* [Task directions]:
Every line of the data is to be transcribed without error.

* [Working data]:
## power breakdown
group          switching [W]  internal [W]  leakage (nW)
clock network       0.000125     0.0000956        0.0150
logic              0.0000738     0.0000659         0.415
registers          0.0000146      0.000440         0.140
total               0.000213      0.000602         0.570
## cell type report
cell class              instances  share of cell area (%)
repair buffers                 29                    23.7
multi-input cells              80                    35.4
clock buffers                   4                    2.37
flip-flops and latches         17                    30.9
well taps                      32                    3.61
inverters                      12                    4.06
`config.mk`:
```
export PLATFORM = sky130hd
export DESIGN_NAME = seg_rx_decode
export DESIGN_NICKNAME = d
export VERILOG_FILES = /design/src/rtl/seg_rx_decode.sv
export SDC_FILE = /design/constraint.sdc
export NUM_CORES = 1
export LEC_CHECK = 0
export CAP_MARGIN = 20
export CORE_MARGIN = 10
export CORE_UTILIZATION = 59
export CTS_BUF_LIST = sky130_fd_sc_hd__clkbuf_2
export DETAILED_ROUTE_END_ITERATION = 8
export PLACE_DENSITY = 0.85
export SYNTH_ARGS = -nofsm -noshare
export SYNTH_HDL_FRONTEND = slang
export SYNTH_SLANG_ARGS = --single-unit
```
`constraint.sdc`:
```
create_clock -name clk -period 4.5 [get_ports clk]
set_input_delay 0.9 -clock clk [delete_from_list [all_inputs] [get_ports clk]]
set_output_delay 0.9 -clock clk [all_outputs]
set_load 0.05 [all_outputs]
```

* [Solution to this exercise]:
## power breakdown
group          switching [W]  internal [W]  leakage (nW)
clock network       0.000125     0.0000956        0.0150
logic              0.0000738     0.0000659         0.415
registers          0.0000146      0.000440         0.140
total               0.000213      0.000602         0.570
## cell type report
cell class              instances  share of cell area (%)
repair buffers                 29                    23.7
multi-input cells              80                    35.4
clock buffers                   4                    2.37
flip-flops and latches         17                    30.9
well taps                      32                    3.61
inverters                      12                    4.06
`config.mk`:
```
export PLATFORM = sky130hd
export DESIGN_NAME = seg_rx_decode
export DESIGN_NICKNAME = d
export VERILOG_FILES = /design/src/rtl/seg_rx_decode.sv
export SDC_FILE = /design/constraint.sdc
export NUM_CORES = 1
export LEC_CHECK = 0
export CAP_MARGIN = 20
export CORE_MARGIN = 10
export CORE_UTILIZATION = 59
export CTS_BUF_LIST = sky130_fd_sc_hd__clkbuf_2
export DETAILED_ROUTE_END_ITERATION = 8
export PLACE_DENSITY = 0.85
export SYNTH_ARGS = -nofsm -noshare
export SYNTH_HDL_FRONTEND = slang
export SYNTH_SLANG_ARGS = --single-unit
```
`constraint.sdc`:
```
create_clock -name clk -period 4.5 [get_ports clk]
set_input_delay 0.9 -clock clk [delete_from_list [all_inputs] [get_ports clk]]
set_output_delay 0.9 -clock clk [all_outputs]
set_load 0.05 [all_outputs]
```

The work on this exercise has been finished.